Tours de Farce: Q&A
If Detroit can build an electric hybrid automobile, why can’t you find a free parking space at a Jimmy Buffett concert? If Global Positioning Satellites can pinpoint your position anywhere at anytime, why can’t Axle Rose finish Chinese Democracy?
These are the questions that no one dares to ask. Questions like, if the United States can wage a pre-emptive war against a tin-plated despot, why can’t Julio Iglesias play your local high school gymnasium? For all of the marvels of the 21st century, why can’t you get what you want from today’s concert scene?
Sure, some will accuse us of mixing non-sequiturs, others that we’re spouting random associations, but why can’t CBS News recognize MS Word documents yet fans flock to shows by Gov’t Mule, which has no mule and is certainly not part of the government? The concert-going public deserves some answers.
And we’re going to give them to you.
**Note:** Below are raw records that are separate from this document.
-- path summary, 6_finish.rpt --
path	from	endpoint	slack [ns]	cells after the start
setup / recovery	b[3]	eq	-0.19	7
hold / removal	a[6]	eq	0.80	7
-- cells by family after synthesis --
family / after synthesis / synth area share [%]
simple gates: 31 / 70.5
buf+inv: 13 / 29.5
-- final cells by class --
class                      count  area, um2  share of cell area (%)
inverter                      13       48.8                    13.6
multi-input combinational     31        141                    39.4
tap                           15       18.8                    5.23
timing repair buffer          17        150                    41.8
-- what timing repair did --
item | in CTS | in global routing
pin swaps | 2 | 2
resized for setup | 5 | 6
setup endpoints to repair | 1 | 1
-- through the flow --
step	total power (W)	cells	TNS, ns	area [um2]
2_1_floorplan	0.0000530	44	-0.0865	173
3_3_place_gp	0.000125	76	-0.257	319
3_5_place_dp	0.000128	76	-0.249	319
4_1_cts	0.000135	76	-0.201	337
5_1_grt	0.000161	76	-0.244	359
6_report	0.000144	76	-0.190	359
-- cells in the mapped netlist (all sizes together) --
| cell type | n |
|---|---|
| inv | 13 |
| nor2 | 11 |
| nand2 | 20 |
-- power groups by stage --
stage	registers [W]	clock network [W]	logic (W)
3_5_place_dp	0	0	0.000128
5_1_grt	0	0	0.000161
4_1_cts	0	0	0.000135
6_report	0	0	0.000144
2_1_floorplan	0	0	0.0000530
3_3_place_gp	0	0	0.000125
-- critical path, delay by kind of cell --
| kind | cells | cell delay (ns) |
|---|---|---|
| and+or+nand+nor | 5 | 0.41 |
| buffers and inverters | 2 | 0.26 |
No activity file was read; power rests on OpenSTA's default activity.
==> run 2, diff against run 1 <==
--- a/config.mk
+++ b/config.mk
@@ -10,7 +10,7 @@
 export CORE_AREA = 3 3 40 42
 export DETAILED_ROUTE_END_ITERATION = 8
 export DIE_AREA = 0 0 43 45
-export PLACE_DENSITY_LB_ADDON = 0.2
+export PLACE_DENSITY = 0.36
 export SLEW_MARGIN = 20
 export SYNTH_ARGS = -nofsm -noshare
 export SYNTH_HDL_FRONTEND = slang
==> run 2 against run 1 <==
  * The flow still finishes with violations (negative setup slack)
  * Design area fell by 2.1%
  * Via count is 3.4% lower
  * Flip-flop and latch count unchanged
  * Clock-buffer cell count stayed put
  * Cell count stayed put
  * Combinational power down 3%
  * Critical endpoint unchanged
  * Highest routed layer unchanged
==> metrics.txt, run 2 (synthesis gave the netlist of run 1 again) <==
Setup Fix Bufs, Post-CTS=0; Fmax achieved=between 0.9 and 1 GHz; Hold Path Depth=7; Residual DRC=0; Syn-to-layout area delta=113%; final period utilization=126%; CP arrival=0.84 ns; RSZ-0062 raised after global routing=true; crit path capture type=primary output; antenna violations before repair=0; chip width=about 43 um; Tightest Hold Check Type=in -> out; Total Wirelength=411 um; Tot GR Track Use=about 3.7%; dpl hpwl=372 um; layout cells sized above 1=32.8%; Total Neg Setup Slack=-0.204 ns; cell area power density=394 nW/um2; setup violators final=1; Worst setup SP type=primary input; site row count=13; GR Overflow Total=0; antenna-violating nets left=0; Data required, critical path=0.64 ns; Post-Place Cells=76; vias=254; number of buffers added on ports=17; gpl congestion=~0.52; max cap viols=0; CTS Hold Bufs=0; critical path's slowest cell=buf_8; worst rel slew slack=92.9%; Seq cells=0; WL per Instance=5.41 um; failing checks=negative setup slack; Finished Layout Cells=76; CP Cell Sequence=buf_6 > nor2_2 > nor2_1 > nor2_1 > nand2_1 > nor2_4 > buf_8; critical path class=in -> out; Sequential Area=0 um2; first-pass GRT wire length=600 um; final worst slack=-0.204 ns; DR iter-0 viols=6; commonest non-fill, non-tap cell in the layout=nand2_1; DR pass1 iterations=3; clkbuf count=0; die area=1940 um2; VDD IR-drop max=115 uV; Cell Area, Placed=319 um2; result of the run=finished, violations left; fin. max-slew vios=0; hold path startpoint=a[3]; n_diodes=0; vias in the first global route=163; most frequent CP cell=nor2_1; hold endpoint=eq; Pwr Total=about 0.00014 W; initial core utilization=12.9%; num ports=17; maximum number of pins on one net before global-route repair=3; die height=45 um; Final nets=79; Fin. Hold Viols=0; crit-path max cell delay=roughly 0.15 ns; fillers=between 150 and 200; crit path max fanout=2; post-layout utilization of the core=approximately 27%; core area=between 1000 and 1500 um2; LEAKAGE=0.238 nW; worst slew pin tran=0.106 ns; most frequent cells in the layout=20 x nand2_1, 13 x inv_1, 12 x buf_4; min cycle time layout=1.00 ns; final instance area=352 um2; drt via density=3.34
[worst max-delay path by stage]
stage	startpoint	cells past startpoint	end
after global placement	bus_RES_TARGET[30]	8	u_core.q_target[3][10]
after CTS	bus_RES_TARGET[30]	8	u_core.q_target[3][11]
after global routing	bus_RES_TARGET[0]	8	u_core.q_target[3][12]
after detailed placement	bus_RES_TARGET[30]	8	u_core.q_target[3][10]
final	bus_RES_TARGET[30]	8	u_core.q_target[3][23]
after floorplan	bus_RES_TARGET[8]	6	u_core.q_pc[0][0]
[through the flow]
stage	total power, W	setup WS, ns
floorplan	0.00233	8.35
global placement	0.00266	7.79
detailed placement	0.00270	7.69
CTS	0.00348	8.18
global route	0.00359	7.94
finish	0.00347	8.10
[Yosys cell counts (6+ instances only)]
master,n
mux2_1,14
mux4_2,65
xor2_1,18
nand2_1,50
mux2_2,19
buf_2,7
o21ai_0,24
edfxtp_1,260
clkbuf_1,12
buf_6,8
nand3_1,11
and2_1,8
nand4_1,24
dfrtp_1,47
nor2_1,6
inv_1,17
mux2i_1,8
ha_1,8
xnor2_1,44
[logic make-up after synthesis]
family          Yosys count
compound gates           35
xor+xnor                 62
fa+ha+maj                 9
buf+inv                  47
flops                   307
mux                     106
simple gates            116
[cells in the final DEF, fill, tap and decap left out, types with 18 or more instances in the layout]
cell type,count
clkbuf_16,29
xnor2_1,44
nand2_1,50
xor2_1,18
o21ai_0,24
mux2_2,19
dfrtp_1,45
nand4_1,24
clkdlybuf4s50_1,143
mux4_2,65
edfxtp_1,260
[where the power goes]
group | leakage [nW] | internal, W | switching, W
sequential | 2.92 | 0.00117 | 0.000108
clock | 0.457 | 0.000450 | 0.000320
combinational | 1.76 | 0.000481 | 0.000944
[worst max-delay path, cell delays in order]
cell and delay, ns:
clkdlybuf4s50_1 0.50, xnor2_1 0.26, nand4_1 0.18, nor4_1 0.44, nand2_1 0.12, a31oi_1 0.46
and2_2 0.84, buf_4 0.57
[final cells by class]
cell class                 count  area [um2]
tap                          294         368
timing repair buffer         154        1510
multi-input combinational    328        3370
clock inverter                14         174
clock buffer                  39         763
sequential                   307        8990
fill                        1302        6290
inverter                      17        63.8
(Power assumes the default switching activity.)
Starting sometime in the future, maybe next week, maybe next month or next year, we’re going to dig deeply behind the scenes of shows by bands such as GWAR and Better Than Ezra to bring you the answers you deserve. Maybe some answers won’t fit the questions, perhaps some answers won’t even have questions, but if you want answers, Pollstar.com is the place to be.
Of course, some answers will be more difficult to swallow than others. Answers such as “Yes!” “No!” and “Ask again later!” are filled with ambiguity and nuance. However, we will do the utmost to make sure all questions are answered and all answers are questioned.
Ah, answers! Answers to the important questions, like if God created the universe in six days, why can’t Paul McCartney stop dilly-dallying and announce his tour? These are the questions we will answer in the future.
Well, maybe not that last question. Perhaps there are some things best left to faith.